I shifted in my seat so that I could see the burly knight with my own two eyes. He had changed. He was now the cold, remote and stern Knight of his profession. The emotional man of not all that long ago had vanished.

"I wanted something to do." He said. Vivienne was refusing to go into hiding after a kidnapping, or worse, attempt and insisting that she would not cower in fear. Her guard was ordered doubled, there was no sign of the men that had attacked her and as a result, I decided that I needed to work. The thought of continuing to work on the protection detail of the Coulthard family was distasteful after their earlier rejection and as such, I decided that I wanted a job. That and the fact that Jack had been sighted meant that a more experienced hand was required. I took my squire and went to investigate the matter."
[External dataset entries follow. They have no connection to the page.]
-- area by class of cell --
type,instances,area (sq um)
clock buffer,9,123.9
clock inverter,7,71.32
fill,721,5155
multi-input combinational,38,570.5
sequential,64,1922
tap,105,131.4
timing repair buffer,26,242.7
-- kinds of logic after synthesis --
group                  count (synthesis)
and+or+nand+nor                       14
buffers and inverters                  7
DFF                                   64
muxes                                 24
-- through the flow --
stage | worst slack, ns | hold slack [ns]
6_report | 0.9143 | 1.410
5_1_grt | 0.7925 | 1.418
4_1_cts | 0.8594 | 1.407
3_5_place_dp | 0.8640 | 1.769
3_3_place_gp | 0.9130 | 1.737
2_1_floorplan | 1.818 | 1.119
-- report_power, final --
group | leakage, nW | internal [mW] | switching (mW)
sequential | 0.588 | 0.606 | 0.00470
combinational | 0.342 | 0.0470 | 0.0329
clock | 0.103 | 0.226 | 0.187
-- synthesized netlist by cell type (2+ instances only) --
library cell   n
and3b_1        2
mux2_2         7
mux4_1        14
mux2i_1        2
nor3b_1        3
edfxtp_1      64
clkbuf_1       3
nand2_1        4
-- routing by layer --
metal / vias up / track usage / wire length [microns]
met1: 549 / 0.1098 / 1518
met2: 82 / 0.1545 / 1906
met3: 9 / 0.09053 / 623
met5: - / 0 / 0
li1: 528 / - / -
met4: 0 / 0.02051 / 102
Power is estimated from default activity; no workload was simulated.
`design/flow/run.sh`:
```
#!/bin/bash
# OpenROAD 26Q1-2900-gdf79404cd8, Yosys 0.63+post, stock flow scripts
make -C /OpenROAD-flow-scripts/flow DESIGN_CONFIG=/design/flow/config.mk WORK_HOME=/design/flow/orfs finish
```
`design/flow/config.mk`:
```
export PLATFORM = sky130hd
export DESIGN_NAME = program_counter
export DESIGN_NICKNAME = program_counter
export VERILOG_FILES = /design/flow/design.v
export SDC_FILE = /design/flow/constraint.sdc
export NUM_CORES = 4
export LEC_CHECK = 1
export CORE_AREA = 10 10 70 70
export DIE_AREA = 0 0 80 80
```
`design/flow/constraint.sdc`:
```
current_design program_counter

set clk_period 1.8
set clk_io_pct 0.2

create_clock -name clk0 -period $clk_period [get_ports {clk}]

set non_clock_inputs [all_inputs -no_clocks]
set_input_delay [expr $clk_period * $clk_io_pct] -clock clk0 $non_clock_inputs
set_output_delay [expr $clk_period * $clk_io_pct] -clock clk0 [all_outputs]
```
`design/flow/design.v`:
```
module program_counter(
	input wire clk,
	input wire reset,
	input enable,
	output reg [7:0] pc
);
	always @(posedge clk or posedge reset) begin
		if(reset) begin
			pc <= 8'b00000000;
		end else if (enable) begin
			pc <= pc+1;
		end
	end
endmodule
```
==> node_exporter_impl.prom <==
# HELP chip_impl_metric Yosys and OpenROAD flow results
# TYPE chip_impl_metric gauge
chip_impl_info{name="status",value="completed"} 1
chip_impl_info{name="lay_top_count",value="clkdlybuf4s50_1"} 1
chip_impl_metric{name="hold_viol",unit=""} 0
chip_impl_info{name="registers.top_by_ff_count",value="pc"} 1
chip_impl_metric{name="muxShareOfSynthArea",unit=""} 0.0326
chip_impl_metric{name="yosys_register_bits",unit=""} 8
chip_impl_info{name="reg_top3",value="pc x8"} 1
chip_impl_metric{name="required_time_reported_for_the_critical_path_endpoint",unit="ns"} 1.44
chip_impl_metric{name="finalSetupViolCount",unit=""} 0
chip_impl_metric{name="die_y",unit="microns"} 80
chip_impl_metric{name="fmax",unit="GHz"} 0.645
chip_impl_metric{name="post_route_antenna_net_violation_count",unit=""} 0
chip_impl_metric{name="global_route.overflow_total",unit=""} 0
chip_impl_metric{name="combPwrFrac",unit=""} 0.359
chip_impl_info{name="top_logic_kind",value="XOR/XNOR gates"} 1
chip_impl_metric{name="synth-seq-area-share",unit=""} 0.580
chip_impl_metric{name="internal_power",unit="mW"} 0.530
chip_impl_metric{name="post_synth_num_cell_types",unit=""} 12
chip_impl_metric{name="cts-resized-gates",unit=""} 0
chip_impl_metric{name="ys_cells",unit=""} 27
chip_impl_info{name="crit_path_top_delay_cell",value="clkdlybuf4s50_1"} 1
chip_impl_metric{name="die_x",unit="microns"} 80
chip_impl_metric{name="syn-cell-area",unit="sq um"} 345
chip_impl_metric{name="share_seq_of_total_power",unit=""} 0.462
chip_impl_metric{name="netsw",unit="mW"} 0.231
chip_impl_metric{name="worst_ep_arrival_time",unit="ns"} 1.19
chip_impl_metric{name="largest_register_ffs",unit=""} 8
chip_impl_metric{name="timing.critical_path.slowest_cell_delay",unit="ns"} 0.51
chip_impl_metric{name="synth_top_area_share",unit=""} 0.580
chip_impl_metric{name="detail_route.iter0.violations",unit=""} 3
chip_impl_info{name="layout.cells.most_common_list",value="10 x clkdlybuf4s50_1, 8 x dfrtp_1, 4 x xnor2_1"} 1
chip_impl_metric{name="yosysChipArea",unit="sq um"} 345
chip_impl_info{name="worstHoldPathType",value="input pin to asynchronous set/reset pin"} 1
chip_impl_metric{name="clock-skew-final",unit="ns"} 0.00341
chip_impl_metric{name="synth-compound-area-share",unit=""} 0
chip_impl_metric{name="drc",unit=""} 0
chip_impl_info{name="cts_tree",value="done"} 1
chip_impl_metric{name="first_global_vias",unit=""} 266
chip_impl_metric{name="totalWireLength",unit="microns"} 786
chip_impl_metric{name="drt-pass1-iter-count",unit=""} 4
chip_impl_metric{name="lkg_pwr",unit="nW"} 0.221
chip_impl_metric{name="area_growth",unit="%"} 54.3
chip_impl_info{name="timing.setup.critical_path_class",value="register to output port"} 1
chip_impl_metric{name="post_synth.cell_area_avg",unit="sq um"} 12.8
chip_impl_metric{name="max_slew_margin",unit=""} 0.800
chip_impl_metric{name="warning_count",unit=""} 25
chip_impl_metric{name="dpl_cell_area",unit="sq um"} 510
chip_impl_info{name="worst_path_dominant_cell_family",value="buffers and inverters"} 1
chip_impl_metric{name="cts_max_level",unit=""} 1
chip_impl_metric{name="finalCritPeriodShare",unit=""} 0.862
chip_impl_metric{name="finalWeightedCongestion",unit=""} 0.760
chip_impl_metric{name="netlist_instances",unit=""} 27
chip_impl_metric{name="antennaDiodeCount",unit=""} 0
chip_impl_info{name="worstSetupEndpointType",value="output port"} 1
chip_impl_metric{name="final_layout_size_suffix_gt1_frac",unit=""} 0.171
chip_impl_metric{name="numCtsBuffers",unit=""} 3
chip_impl_metric{name="synth.cellmix.adderShare",unit=""} 0.0362
chip_impl_metric{name="cts_sinks",unit=""} 8
chip_impl_metric{name="clkTransAtPathRegs",unit="ns"} 0.05
chip_impl_metric{name="critical_path_cell_count",unit=""} 1
chip_impl_metric{name="slew_viol_final",unit=""} 0
chip_impl_metric{name="grtUsageTotal",unit=""} 0.0256
chip_impl_metric{name="fillers",unit=""} 394
chip_impl_info{name="synth.area.top_cells",value="dfrtp_1 58%, xnor2_1 10%, xor2_1 7.6%, ha_1 3.6%, nand4_1 3.6%"} 1
chip_impl_metric{name="worst_ir_drop_vdd",unit="mV"} 0.747
chip_impl_info{name="top_area_cell",value="dfrtp_1"} 1
chip_impl_metric{name="power.share.switching",unit=""} 0.303
chip_impl_metric{name="worst-path-buf-inv",unit=""} 1
chip_impl_metric{name="footprint_of_the_flip_flops_and_latches",unit="sq um"} 200
chip_impl_metric{name="multiInputGateArea",unit="sq um"} 141
chip_impl_metric{name="numPortBuffers",unit=""} 10
chip_impl_metric{name="grt_antenna_before_repair",unit=""} 0
chip_impl_metric{name="grt_first_pass_wirelength",unit="microns"} 1260
chip_impl_metric{name="holdBufCountCts",unit=""} 0
chip_impl_info{name="start_kind",value="register"} 1
chip_impl_info{name="timing.critical_path.cells",value="clkdlybuf4s50_1"} 1
chip_impl_metric{name="fin_area",unit="sq um"} 533
chip_impl_metric{name="largest_net_degree_at_the_start_of_global_routing",unit=""} 9
chip_impl_metric{name="powerDensity",unit="nW/um^2"} 1430
chip_impl_metric{name="period_needed",unit="ns"} 1.55
chip_impl_metric{name="worst-r2r-cell-count",unit=""} 2
chip_impl_metric{name="max_cap_violations",unit=""} 0
chip_impl_metric{name="synth_xor_xnor_area_share",unit=""} 0.178
chip_impl_metric{name="route.detailed.vias_per_inst",unit=""} 2.90
chip_impl_metric{name="clkLatencyLatePin",unit="ns"} 0.25
chip_impl_metric{name="top_level_ports",unit=""} 11
chip_impl_metric{name="total_number_of_vias",unit=""} 252
chip_impl_info{name="cts.root.buffer_cell",value="clkbuf_4"} 1
chip_impl_metric{name="crit_path_max_fanout",unit=""} 5
chip_impl_metric{name="placementRows",unit=""} 21
chip_impl_metric{name="core_area",unit="sq um"} 3420
chip_impl_info{name="rsz0062_at_grt",value="no"} 1
chip_impl_metric{name="initial_utilization",unit=""} 0.101
chip_impl_metric{name="clk_path_buf_depth",unit=""} 2
chip_impl_metric{name="cts_setup_buffers",unit=""} 0
chip_impl_metric{name="wl_per_cell",unit="microns"} 9.03
chip_impl_metric{name="place.detailed.hpwl",unit="microns"} 633
chip_impl_metric{name="design.die.area",unit="sq um"} 6400
chip_impl_metric{name="power_frac_clock",unit=""} 0.179
chip_impl_metric{name="yosys_warnings",unit=""} 1
chip_impl_metric{name="setup_total_negative_slack",unit="ns"} 0
chip_impl_metric{name="worst-slew-pin-transition",unit="ns"} 0.300
chip_impl_metric{name="synth-simple-area-share",unit=""} 0.163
I nodded, the extra context wasn't needed but it helped a little.

"Miss Donnet was a younger lady of sixteen years of age who lived in the village of Fox Hollow. She was known to be studious and uninterested in worldly things. She had stated her desire, early, that she wanted to go off and become a servant of the prophet. She had chosen the convent of the Prophet's progress on the Southern pass of Toussaint as her intended site of spiritual fulfillment. Her parents were not averse to the idea as it meant that they wouldn't have to pay a dowry, but they had decreed that she must wait until her eighteenth birthday in order to ensure that she would not miss the things that she would leave behind."

"Boys. A normal life." Syanna suggested helpfully with another playful leer at Captain De La Tour.

"Her mother was of the opinion that what Miss Donnet really wanted was a proper and full education. Her parents couldn't afford to send her to a University and she was hungry for knowledge. She and her friends took great delight in buying whatever books they could and then swapping them among themselves to help with the education that their parents couldn't afford. Miss Donnet had the largest collection amongst the lot although her friends admitted that this was largely due to her preference for academic reading rather than stories of adventures and heroes.

"She had a full collection of Lord Fredericks academic works for example, but not of the travel journals."

"Huh." I said.

For the uninitiated, that is unusual. The Academic pieces are written with a view that I am writing for textbooks and things. Using the prose to speak to fellow academics rather than the kind of thing that you have in your hand. Here I am recording my adventures, hoping to entertain and, if I am really lucky, I might get some education in there as well.

Academic writing is not meant to be read like you would read a book. It is meant for a person to get the book, look for the bit that they want in the contents pages or index, and then read accordingly. If you tried to read it from cover to cover, you would get bored and, even if I do say so myself, fall asleep.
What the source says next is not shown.